Freigeben über

Running Service Bus Server on a legacy domain without a fully qualified domain name

  • Artikel

If you’re trying to host a Service Bus Server in your own domain, you might run into an issue that’s reported in this forum thread. This post will talk about that issue and more importantly, how to workaround it.

The Issue

First let’s briefly review the issue.

  1. The installation of Service Bus was successful. This issue existed since Service Bus 1.0 RTM, so it doesn’t matter whether you’re installing RTM version or CU1.
  2. After the installation you try to configure Service Bus with either the wizard or PowerShell cmdlet, but that will never succeed. If you open Control Panel => Administrative Tools => Services, look at Service Bus Message Broker service, you’ll find that it’s always in Starting state and will never transition into Started state.
  3. Your domain name contains only one segment, or put it another way, your domain name doesn’t contain a dot. So your domain name looks like MyDomain and your fully qualified machine name looks like MyMachine.MyDomain, instead of MyDomain.com and MyMachine.MyDomain.com.

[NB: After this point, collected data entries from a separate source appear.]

What follows belongs to an exercise in optimizing a design on an open flow for small area, a short achievable clock period and few clock cycles; a production flow would make more cautious choices. Function was checked by simulation only, so behaviour that the tests miss may differ from the original. Power figures rest on the tool's default switching activity, not on a simulated workload.

==> flow/design.v <==
module draw_lines(
      input          i_clk,
      input          i_reset,
      input   [10:0] i_x0,
      input   [10:0] i_x1,
      input   [10:0] i_y0,
      input   [10:0] i_y1,
      input          i_start,
      input          i_load_fifo,
      output         o_waiting,
      output         o_fifo_full,
      output         o_wr,
      output  [18:0] o_addr
    );
   localparam NR = 11;           
   localparam RW = 38;           
   function [11:0] ks_add;
      input [11:0] a, b;
      input        ci;
      reg   [11:0] p, g, pp, gg;
      integer i, d;
      begin
         p = a ^ b;
         g = a & b;
         gg = {g[11:1], g[0] | (p[0] & ci)};
         pp = p;
         for (d = 1; d < 12; d = d * 2) begin
            for (i = 11; i >= d; i = i - 1) begin
               gg[i] = gg[i] | (pp[i] & gg[i-d]);
               pp[i] = pp[i] & pp[i-d];
            end
         end
         ks_add = p ^ {gg[10:0], ci};
      end
   endfunction
   reg        idle;              
   reg        wr;                
   reg  [3:0] count;             
   reg        full;              
   reg  [NR-1:0] r_v;            
   reg           x_v, y_v, z_v, e_v;
   reg        e_last;            
   wire emit   = ~idle & e_v;    
   wire finish = emit & e_last;  
   wire [NR+3:0] vall = {e_v, z_v, y_v, x_v, r_v};      
   wire [NR+3:0] take;
   genvar gi;
   generate
      for (gi = 1; gi <= NR+3; gi = gi + 1) begin : g_take
         assign take[gi] = vall[gi-1] & (~&vall[NR+3:gi] | finish);
      end
   endgenerate
   assign take[0] = i_load_fifo;
   wire [3:0] count_nx = count + {3'd0, i_load_fifo} - {3'd0, finish};
   always @(posedge i_clk) begin
      if (i_reset) begin
         idle    <= 1'b1;
         wr      <= 1'b0;
         count   <= 4'd0;
         full    <= 1'b0;
         r_v     <= {NR{1'b0}};
         x_v     <= 1'b0;
         y_v     <= 1'b0;
         z_v     <= 1'b0;
         e_v     <= 1'b0;
      end else begin
         idle  <= idle ? ~i_start : (count == 4'd0);
         wr    <= emit;
         count <= count_nx;
         full  <= count_nx == 4'd15;
         r_v   <= (r_v & ~take[NR:1]) | take[NR-1:0];
         x_v   <= (x_v & ~take[NR+1]) | take[NR];
         y_v   <= (y_v & ~take[NR+2]) | take[NR+1];
         z_v   <= (z_v & ~take[NR+3]) | take[NR+2];
         e_v   <= (e_v & ~finish) | take[NR+3];
      end
   end
   assign o_waiting   = idle;
   assign o_fifo_full = full;
   assign o_wr        = wr;
   reg [RW-1:0] r_d [0:NR-1];
   always @(posedge i_clk) begin
      if (take[0])
         r_d[0] <= {i_x0[9:0], i_y0[8:0], i_x1[9:0], i_y1[8:0]};
   end
   generate
      for (gi = 1; gi < NR; gi = gi + 1) begin : g_raw
         always @(posedge i_clk) begin
            if (take[gi])
               r_d[gi] <= r_d[gi-1];
         end
      end
   endgenerate
   wire [9:0] h_x0 = r_d[NR-1][37:28];
   wire [8:0] h_y0 = r_d[NR-1][27:19];
   wire [9:0] h_x1 = r_d[NR-1][18:9];
   wire [8:0] h_y1 = r_d[NR-1][8:0];
   wire [10:0] dxp = {1'b0, h_x1} - {1'b0, h_x0};
   wire [10:0] dxn = {1'b0, h_x0} - {1'b0, h_x1};
   wire  [9:0] dyp = {1'b0, h_y1} - {1'b0, h_y0};
   wire  [9:0] dyn = {1'b0, h_y0} - {1'b0, h_y1};
   reg  [RW-1:0] x_pts;          
   reg     [9:0] x_adx;
   reg     [8:0] x_ady;
   reg           x_sx, x_sy;     
   always @(posedge i_clk) begin
      if (take[NR]) begin
         x_pts <= r_d[NR-1];
         x_sx  <= dxp[10];
         x_sy  <= dyp[9];
         x_adx <= dxp[10] ? dxn[9:0] : dxp[9:0];
         x_ady <= dyp[9]  ? dyn[8:0] : dyp[8:0];
      end
   end
   reg  [RW-1:0] y_pts;
   reg     [9:0] y_adx;
   reg     [8:0] y_ady;
   reg           y_sx, y_sy, y_steep;
   always @(posedge i_clk) begin
      if (take[NR+1]) begin
         y_pts   <= x_pts;
         y_adx   <= x_adx;
         y_ady   <= x_ady;
         y_sx    <= x_sx;
         y_sy    <= x_sy;
         y_steep <= {1'b0, x_ady} > x_adx;
      end
   end
   wire        swap  = y_steep ? y_sy : y_sx;
   reg   [9:0] z_xs;
   reg   [8:0] z_ys;
   reg   [9:0] z_da, z_db;
   reg         z_steep, z_bpos;
   always @(posedge i_clk) begin
      if (take[NR+2]) begin
         z_xs    <= swap ? y_pts[18:9] : y_pts[37:28];
         z_ys    <= swap ? y_pts[8:0]  : y_pts[27:19];
         z_da    <= y_steep ? {1'b0, y_ady} : y_adx;
         z_db    <= y_steep ? y_adx : {1'b0, y_ady};
         z_steep <= y_steep;
         z_bpos  <= ~(y_sx ^ y_sy);
      end
   end
   wire [9:0]  d1 = z_da - z_db;                             
   wire [10:0] e0 = {2'b0, z_da[9:1]} - {1'b0, z_db};        
   reg  [9:0] e_x;
   reg  [8:0] e_y;
   reg [10:0] e_err;             
   reg  [9:0] e_d1;              
   reg  [9:0] e_db;
   reg  [9:0] e_cnt;             
   reg        e_steep, e_bpos;
   wire        e_step   = e_err[10];
   wire [11:0] e_err_s_w  = ks_add({e_err[10], e_err}, {2'b0, e_d1}, 1'b0);
   wire [11:0] e_err_ns_w = ks_add({e_err[10], e_err}, {2'b11, ~e_db}, 1'b1);
   wire [10:0] e_err_s  = e_err_s_w[10:0];
   wire [10:0] e_err_ns = e_err_ns_w[10:0];
   wire        x_mv = ~e_steep | e_step;
   wire        x_up = ~e_steep | e_bpos;
   wire        y_mv =  e_steep | e_step;
   wire        y_up =  e_steep | e_bpos;
   wire  [9:0] e_x_nx = x_mv ? (x_up ? e_x + 10'd1 : e_x - 10'd1) : e_x;
   wire  [8:0] e_y_nx = y_mv ? (y_up ? e_y + 9'd1 : e_y - 9'd1) : e_y;
   always @(posedge i_clk) begin
      if (take[NR+3]) begin
         e_x     <= z_xs;
         e_y     <= z_ys;
         e_err   <= e0;
         e_d1    <= d1;
         e_db    <= z_db;
         e_cnt   <= z_da;
         e_last  <= (z_da == 10'd0);
         e_steep <= z_steep;
         e_bpos  <= z_bpos;
      end else if (emit) begin
         e_x     <= e_x_nx;
         e_y     <= e_y_nx;
         e_err   <= e_step ? e_err_s : e_err_ns;
         e_cnt   <= e_cnt - 10'd1;
         e_last  <= (e_cnt == 10'd1);
      end
   end
   reg [18:0] addr;
   wire [11:0] s_a = {1'b0, e_y, 2'b0};
   wire [11:0] s_b = {3'b0, e_y};
   wire [11:0] s_c = {9'b0, e_x[9:7]};
   wire [11:0] s_sum = s_a ^ s_b ^ s_c;
   wire [11:0] s_cry = (s_a & s_b) | (s_a & s_c) | (s_b & s_c);
   always @(posedge i_clk) begin
      addr[6:0]  <= e_x[6:0];
      addr[18:7] <= ks_add(s_sum, {s_cry[10:0], 1'b0}, 1'b0);
   end
   assign o_addr = addr;
endmodule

If you meet all above 3 conditions, then read on. Otherwise you might be running into a different issue.

The cause

The root cause of the issue is the domain name doesn’t qualify as a fully qualified domain name (FQDN), while the current implementation of Service Bus server requires a FQDN to be used. A FQDN must be in the form of Prefix.Suffix, where Prefix and Suffix cannot be empty strings.

Service Bus supports Windows Server 2008 R2 and later OS, on which you won’t be able to create a domain with a name that only contains one segment. However, this is possible with Windows Server 2003. It will give you a warning but will still allow you to do so if you insist. I suppose Windows Server 2000 won’t even warn you.

The solution

The solution is fairly straightforward, just put your Service Bus server in a domain with a FQDN. However, simple as it is, in reality it might be impossible to implement as normally domain name is something out of your control.

I can’t imagine why someone would create a new domain without a FQDN, Windows Server 2008 R2 won’t let you do that anyway. But I can imagine corporates that had their domains created a decade ago and used it ever since – domain structure isn’t something that can be easily changed or is desirable to be changed in a corporate environment.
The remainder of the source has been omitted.